Retro-li: Small-Scale Retrieval Augmented Generation Supporting Noisy Similarity Searches and Domain Shift Generalization
Gentiana Rashiti, Geethan Karunaratne, Mrinmaya Sachan, Abu Sebastian, Abbas Rahimi
TL;DR
Retro-li demonstrates that small-scale retrieval can meaningfully boost language modeling and domain generalization when paired with semantic-neighbor search and memory regularization. By using SBert-based embeddings for neighbor retrieval and a Gaussian regularizer on the non-parametric memory, the approach achieves robust performance under noisy retrieval and hardware-imposed noise, while enabling plug-and-play domain shifts without extensive fine-tuning. The work also discusses moving retrieval to analog in-memory computing hardware, which potentially offers $O(1)$ search times with minimal performance loss, and provides extensive ablations, qualitative analyses, and fine-tuning insights.

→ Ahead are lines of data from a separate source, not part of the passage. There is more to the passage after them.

File: src/rtl/c499_chk_pkg.sv
// Shared types and constants for the c499 response checker.
package c499_chk_pkg;

  typedef enum logic [1:0] {
    IDLE  = 2'd0,
    RUN   = 2'd1,
    DRAIN = 2'd2,
    DONE  = 2'd3
  } state_t;

  localparam int          C499_OUT_WIDTH = 32;
  // x^32 + x^22 + x^2 + x + 1
  localparam logic [31:0] MISR_POLY      = 32'h0040_0007;

endpackage

File: src/rtl/c499_misr.sv
// Multiple-input signature register: shift left, fold the MSB back through
// the feedback polynomial, and xor in the parallel response word.
module c499_misr
  import c499_chk_pkg::*;
#(
  parameter int           W    = C499_OUT_WIDTH,
  parameter logic [W-1:0] SEED = '0,
  parameter logic [W-1:0] POLY = W'(MISR_POLY)
) (
  input  logic         clk,
  input  logic         rst,
  input  logic         load,
  input  logic         en,
  input  logic [W-1:0] d,
  output logic [W-1:0] q
);

  logic [W-1:0] sig_q, sig_d;

  always_comb begin
    sig_d = sig_q;
    if (load) begin
      sig_d = SEED;
    end else if (en) begin
      sig_d = {sig_q[W-2:0], 1'b0} ^ (sig_q[W-1] ? POLY : '0) ^ d;
    end
  end

  always_ff @(posedge clk) begin
    if (rst) sig_q <= SEED;
    else     sig_q <= sig_d;
  end

  assign q = sig_q;

endmodule

File: config.mk
export PLATFORM = sky130hd
export DESIGN_NAME = c499_misr
export DESIGN_NICKNAME = d
export VERILOG_FILES = /design/src/rtl/c499_chk_pkg.sv /design/src/rtl/c499_misr.sv
export SDC_FILE = /design/constraint.sdc
export NUM_CORES = 1
export LEC_CHECK = 0
export BUFFER_PORTS_ARGS = -buffer_cell sky130_fd_sc_hd__buf_4
export CORE_MARGIN = 5
export CORE_UTILIZATION = 47
export CTS_CLUSTER_SIZE = 40
export DETAILED_ROUTE_END_ITERATION = 10
export PLACE_DENSITY = 0.91
export RECOVER_POWER = 50
export SKIP_CTS_REPAIR_TIMING = 1
export SLEW_MARGIN = 10
export SYNTH_ARGS = -nofsm -noshare
export SYNTH_HDL_FRONTEND = slang
export SYNTH_SLANG_ARGS = --single-unit
File: constraint.sdc
create_clock -name clk -period 1.1 [get_ports clk]
set_input_delay 0.22 -clock clk [delete_from_list [all_inputs] [get_ports clk]]
set_output_delay 0.22 -clock clk [all_outputs]
set_load 0.02 [all_outputs]
# Word-level counts from Yosys, hierarchy flattened

Index checks and enable logic that the tools add are counted.

Bits in registers: 32
Bits in latches: 0
Memory bits (writable): 0
ROM bits: 0
Input bits: 36
Output and inout port bits: 32
Word-level logic and storage cells: 5
Memories kept: 0

Add/sub/neg operators: 0
Multipliers: 0
Div/mod/pow operators: 0
Order comparisons: 0
Eq/ne operators: 0
Shift-type cells: 0
Mux-type cells: 1
Bitwise operators: 2
Reductions and logical operators: 1

Operators with widths:

| operator         | count |
|---|---|
| $xor A32 B23 Y32 | 1 |
| $xor A32 B32 Y32 | 1 |
| $mux W23         | 1 |
| $reduce_or A2 Y1 | 1 |

# Longest topological paths before layout

Gate-level depths: netlist of the first run.

Word-level depth: 3
Depth in mapped cells: 4

# Least setup slack after synthesis of the first run

OpenSTA, ideal clock, no wires.

Path type: flip-flop to flip-flop
From: reg sig_q[31], in the netlist q[31]
To: reg sig_q[1], in the netlist q[1]
Setup time: 0.069 ns
Arrival: 0.909 ns
Required time: 1.031 ns
Setup slack: 0.122 ns
Cell stages (with the launch flop): 4
Path buffers: 0
Period minus slack after synthesis: 0.978 ns
Path through: dfxtp_1 nor4b_2 mux2i_1 o21ai_1

Word-level cells in the longest chain between the ends: 3

Ends and longest elaborated chain:

| item                   | line            | source |
|---|---|---|
| start, declared        | c499_misr.sv:18 | `logic [W-1:0] sig_q, sig_d;` |
| start signal, assigned | c499_misr.sv:31 | `else sig_q <= sig_d;` |
| $mux W23               | c499_misr.sv:25 | `sig_d = {sig_q[W-2:0], 1'b0} ^ (sig_q[W-1] ? POLY : '0) ^ d;` |
| $xor A32 B23 Y32       | c499_misr.sv:25 |  |
| $xor A32 B32 Y32       | c499_misr.sv:25 |  |

Every way passes these cells.
A chain may end at the register's enable or synchronous reset.

# Final worst setup path of the first run

From: reg sig_q[5], in the netlist q[5]
To: out q[5]

RTL lines:

| item          | line            | source |
|---|---|---|
| end, declared | c499_misr.sv:15 | `output logic [W-1:0] q` |

No word-level cell between the ends.

==> impl_metrics.ini, run 1 <==
[route]
wire_per_inst_um = 12.9
drt-pass1-iter-count = 4
drc = 0
drt_iter0_markers = 42
drt_wl_total_mm = 3.33
vias = 1244
ant_nets = 0
via_per_inst = 4.82

[sta]
final.setup.worst_slack_ps = 47.6
timing_max_transition_violations_final = 0
rsz0062_at_grt = true
maxSlewHeadroom = 0.804
fin_crit_sh = 0.957
max_freq_mhz = 950
skew_ps = 4.04
fin_crit_ps = 1050
finalSetupViolations = 0
max_slew.worst_pin.slew_ps = 293
holdWs_ps = 205
hold_viol = 0

[synth]
synthTopCellsByArea = dfxtp_1, a211oi_2, xnor2_1
yosys_register_bits = 32
synth_cell_types = 13
synth-async-reset-ratio = 0
yosysTopAreaCell = dfxtp_1
synthFlopType = dfxtp_1
avgSynthCellArea_um2 = 10.9
synth_edf_count = 0
yosys_warnings = 0
synth_common_cells = dfxtp_1, xnor2_1, a211oi_2, nor2_1, buf_2
syn-instance-count = 145
synth_fp_nets = 181
synth_top_area_frac = 0.407
seq_area_frac_synth = 0.407
syn-cell-area_um2 = 1580

[placement]
pre_cts_slack_ps = -16.4
gp_congestion = 0.664
placed_cell_area_um2 = 2130
dp.cells = 251
io_buffers = 67
dp_hpwl_mm = 2.54

[grt]
grt_pass1_vias = 1229
grt_first_pass_wirelength_mm = 5.31
grt_start_max_net_pins = 32
grt_overflow = 0
track_usage = 0.151
antenna_found_initial = 0

[floorplan]
die_x_um = 67.9
core_um2 = 3280
row_count = 21
ios = 68
die_area_um2 = 4610
die_y_um = 67.9
start_util = 0.480

[worst_setup_path]
worstSetupPathType = flip-flop to primary output
cp_max_fo = 3
cpMaxStageDelayCell = dfxtp_1
critPathLaunchType = flip-flop
crit_chain = buf_4
worst-path-buf-inv = 1
critPathCaptureType = primary output
cp.required_ps = 880
path_delay_family = flip-flops
cp_slowest_stage_delay_ps = 370
worstPathArrival_ps = 830

[clock_network]
numCtsBuffers = 5
cts_tree = built
root_buffer = clkbuf_4
clk_latency_ps = 310
htree_levels = 2
clock_path_buffers = 2
cts_sinks = 32
cts.clk_slew.worst_paths_ps = 90

[power]
total_power_mw = 2.58
p_leak_nw = 0.881
vdd.ir_drop.worst_uv = 868
cellPowerDensity_nw_per_um2 = 1150

[min_path]
holdCritPathClass = input pin to flip-flop

[layout]
antenna_cells = 0
largest_reg_flops = 32
final_area_um2 = 2240
layout.cells.non_filler = 258
final_layout_size_suffix_gt1_frac = 0.660
syn_to_final_growth_pct = 42.4
fin_nets = 248
fillers = 281

[status]
status = finished, final reports clean

[flow_run]
cap_violations = 0
[power by group]
| part | internal [mW] | total (mW) | leakage, nW | switching (mW) |
|---|---|---|---|---|
| combinational | 0.306 | 0.587 | 0.568 | 0.281 |
| clock | 0.362 | 0.721 | 0.0374 | 0.359 |
| sequential | 1.22 | 1.27 | 0.275 | 0.0532 |
| total | 1.89 | 2.58 | 0.881 | 0.693 |
[final cells by class]
cell class / instances / area (um2) / share of cell area
flip-flops and latches: 32 / 684 / 0.305
well taps: 46 / 57.6 / 0.0257
multi-input cells: 102 / 850 / 0.379
clock buffers: 7 / 65.1 / 0.0290
repair buffers: 71 / 587 / 0.262
[metrics by stage]
step,util,setup TNS (ps)
floorplan,-,0
global placement,0.649,0
detailed placement,0.649,-17.3
CTS,0.669,-182
global route,0.683,-12.9
finish,0.683,0
[routing by layer]
| metal | global-route usage | up-vias | wire length (um) |
|---|---|---|---|
| met4 | 0.0298 | 0 | 13 |
| met1 | 0.181 | 572 | 1340 |
| met3 | 0.0624 | 2 | 329 |
| met2 | 0.255 | 45 | 1650 |
| li1 | - | 625 | - |
| met5 | 0 | - | 0 |
[placed cells by master, fill, tap and decap left out]
master and count:
a211oi_2 29, and4bb_1 1, buf_12 4, buf_4 66
buf_6 1, clkbuf_4 5, clkbuf_8 2, dfxtp_1 1
dfxtp_2 29, dfxtp_4 2, mux2i_1 3, nand2b_1 3
nor2_1 29, nor4b_2 1, o21ai_1 3, or2_2 1
xnor2_1 32
[path summary, 6_finish.rpt]
path         cells past startpoint  slack (ps)  start  endpoint
max                              1          50   q[5]      q[5]
min                              3         210  d[17]     q[17]
max reg2reg                      3          90  q[31]      q[2]
min reg2reg                      2         490   q[2]      q[2]
[logic make-up (layout without fill, tap and decap cells)]
| family | count (synthesis) | in the layout | synth area share |
|---|---|---|---|
| xor gates and xnor gates | 32 | 32 | 0.178 |
| DFF | 32 | 32 | 0.407 |
| muxes | 3 | 3 | 0.0191 |
| AOI/OAI and AO/OA | 32 | 32 | 0.240 |
| and+or+nand+nor | 35 | 35 | 0.102 |
| buffers and inverters | 11 | 78 | 0.0540 |
Note: power is estimated with default switching activity, not from simulation.
==> run 2: changes to the inputs <==
Settings changed: ABC_AREA set to 1.
==> run 2 against run 1 <==
Net effect:
- critical path depth unchanged
- total power down 3.3%
- fmax down 0.99%
- global-route usage up 0.61 points
- cell count up 33%
- wire length up 8.2%
- sequential power about the same
- worst setup slack worse by 11 ps
- clock skew up 1.3 ps
- critical path type unchanged
- largest power group unchanged
- highest routed layer unchanged
==> impl_metrics.ini, run 2 <==
[placement]
gp_congestion = 0.792
io_buffers = 67
dp.cells = 330
dp_hpwl_mm = 2.71
placed_cell_area_um2 = 2160

[worst_setup_path]
worstSetupPathType = flip-flop to primary output
worstPathArrival_ps = 840
cpMaxStageDelayCell = dfxtp_4
cp_max_fo = 3
cp_slowest_stage_delay_ps = 370
critPathCaptureType = primary output
worst-path-buf-inv = 1
critPathLaunchType = flip-flop
cp.required_ps = 880
path_delay_family = flip-flops
crit_chain = buf_4

[flow_run]
cap_violations = 0

[sta]
hold_viol = 0
fin_crit_sh = 0.966
holdWs_ps = 202
timing_max_transition_violations_final = 0
fin_crit_ps = 1060
maxSlewHeadroom = 0.881
max_slew.worst_pin.slew_ps = 177
finalSetupViolations = 0
rsz0062_at_grt = false
max_freq_mhz = 941
skew_ps = 5.32

[route]
wl_met1_mm = 1.53
vias = 1503
wl_met2_mm = 1.73
drc = 0
wl_met3_um = 307
wire_per_inst_um = 10.5
ant_nets = 0
drt-pass1-iter-count = 4
drt_iter0_markers = 92
topRoutingLayerUsed = met4
via_per_inst = 4.39
drt_wl_total_mm = 3.60

[floorplan]
die_x_um = 68.3
row_count = 21
die_y_um = 68.3
ios = 68
core_um2 = 3310
die_area_um2 = 4670
start_util = 0.483

[synth]
synthTopCellsByArea = dfxtp_1, xor2_1, nor2_1
syn-cell-area_um2 = 1600
avgSynthCellArea_um2 = 7.20
synth.most_common_cell = nor2_1
syn-instance-count = 222
yosys_warnings = 0
synth_cell_types = 16
synth_common_cells = nor2_1, inv_1, dfxtp_1, xor2_1, o21ai_1
yosys_register_bits = 32
synth_top_area_frac = 0.401
synth_fp_nets = 258
seq_area_frac_synth = 0.401
synth-async-reset-ratio = 0
synth_edf_count = 0
yosysTopAreaCell = dfxtp_1
synthFlopType = dfxtp_1

[layout]
fin_nets = 331
final_area_um2 = 2290
seqCellArea_um2 = 684
fillers = 283
multi_input_area_um2 = 729
largest_reg_flops = 32
final_cell_mix = buf_4, nor2_1, inv_1
mostFrequentLayoutCell = buf_4
antenna_cells = 0
syn_to_final_growth_pct = 43.3
final_layout_size_suffix_gt1_frac = 0.392
layout.cells.non_filler = 342

[grt]
grt_overflow = 0
track_usage = 0.157
grt_pass1_vias = 1295
antenna_found_initial = 0
grt_start_max_net_pins = 33
grt_first_pass_wirelength_mm = 5.60

[clock_network]
root_buffer = clkbuf_4
clk_latency_ps = 320
cts.clk_slew.worst_paths_ps = 90
htree_levels = 2
numCtsBuffers = 5
clock_path_buffers = 2
cts_tree = built
cts_sinks = 32

[status]
status = finished, final reports clean

[power]
p_leak_nw = 1.39
vdd.ir_drop.worst_uv = 666
total_power_mw = 2.50
cellPowerDensity_nw_per_um2 = 1090

[min_path]
holdCritPathClass = input pin to flip-flop
run 2: changes by cell type in the layout (fill, tap and decap cells not counted), sizes merged, moves of 26 or more:
cell,previous run,this run
nor2,29,56
xnor2,32,0
o21ai,3,29
xor2,0,29
a211oi,29,0
inv,0,40
run 2: metrics by stage:
| stage | worst slack (ps) | utilization | setup TNS, ps |
|---|---|---|---|
| after detailed placement | 10.6 | 0.651 | 0 |
| after global routing | 2.15 | 0.692 | 0 |
| after global placement | 57.7 | 0.651 | 0 |
| after floorplan | 54.9 | - | 0 |
| final | 37.0 | 0.692 | 0 |
| after CTS | -78.6 | 0.669 | -199 |
run 2: where the power goes:
part | internal (mW) | switching, mW | leakage (nW) | total, mW
logic | 0.275 | 0.269 | 1.08 | 0.544
clock network | 0.315 | 0.366 | 0.0326 | 0.682
registers | 1.22 | 0.0504 | 0.275 | 1.27
run 2: final timing paths:
kind         start     to  cells after the start  slack, ps
min          d[24]  q[24]                      4        200
min reg2reg  q[25]  q[26]                      3        580
max          q[26]  q[26]                      1         40
max reg2reg  q[31]   q[1]                      6        160
run 2: final cells by class:
class,count,share of cell area
Clock buffer,8,0.0257
Inverter,40,0.0655
Multi-Input combinational cell,140,0.318
Sequential cell,32,0.299
Tap cell,46,0.0251
Timing Repair Buffer,76,0.267
run 2: cells by family after synthesis:
group           share of synthesized area
compound gates                      0.108
buf+inv                             0.143
xor+xnor                            0.159
simple gates                        0.189
flops                               0.401
run 2: metal layers:
layer  GRT usage  up-vias
met2       0.264       54
met1       0.188      634
met5           0        -
met3      0.0525        6
li1            -      809
met4      0.0521        0
run 2: worst register-to-register path: stages, from the launching register on:
cell and delay [ps]:
dfxtp_4 370, inv_1 110, nand2_1 90, nand3_1 90, nand3_1 70, nand2_1 70
inv_1 40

Overall, Retro-li broadens the practical applicability of retrieval-augmented models to medium-sized architectures and constrained memory regimes, with clear pathways for hardware-aware training and domain-specific applications.
Abstract
The retrieval augmented generation (RAG) system such as Retro has been shown to improve language modeling capabilities and reduce toxicity and hallucinations by retrieving from a database of non-parametric memory containing trillions of entries. We introduce Retro-li that shows retrieval can also help using a small-scale database, but it demands more accurate and better neighbors when searching in a smaller hence sparser non-parametric memory. This can be met by using a proper semantic similarity search. We further propose adding a regularization to the non-parametric memory for the first time: it significantly reduces perplexity when the neighbor search operations are noisy during inference, and it improves generalization when a domain shift occurs. We also show that Retro-li's non-parametric memory can potentially be implemented on analog in-memory computing hardware, exhibiting O(1) search time while causing noise in retrieving neighbors, with minimal (<1%) performance loss. Our code is available at: https://github.com/IBM/Retrieval-Enhanced-Transformer-Little.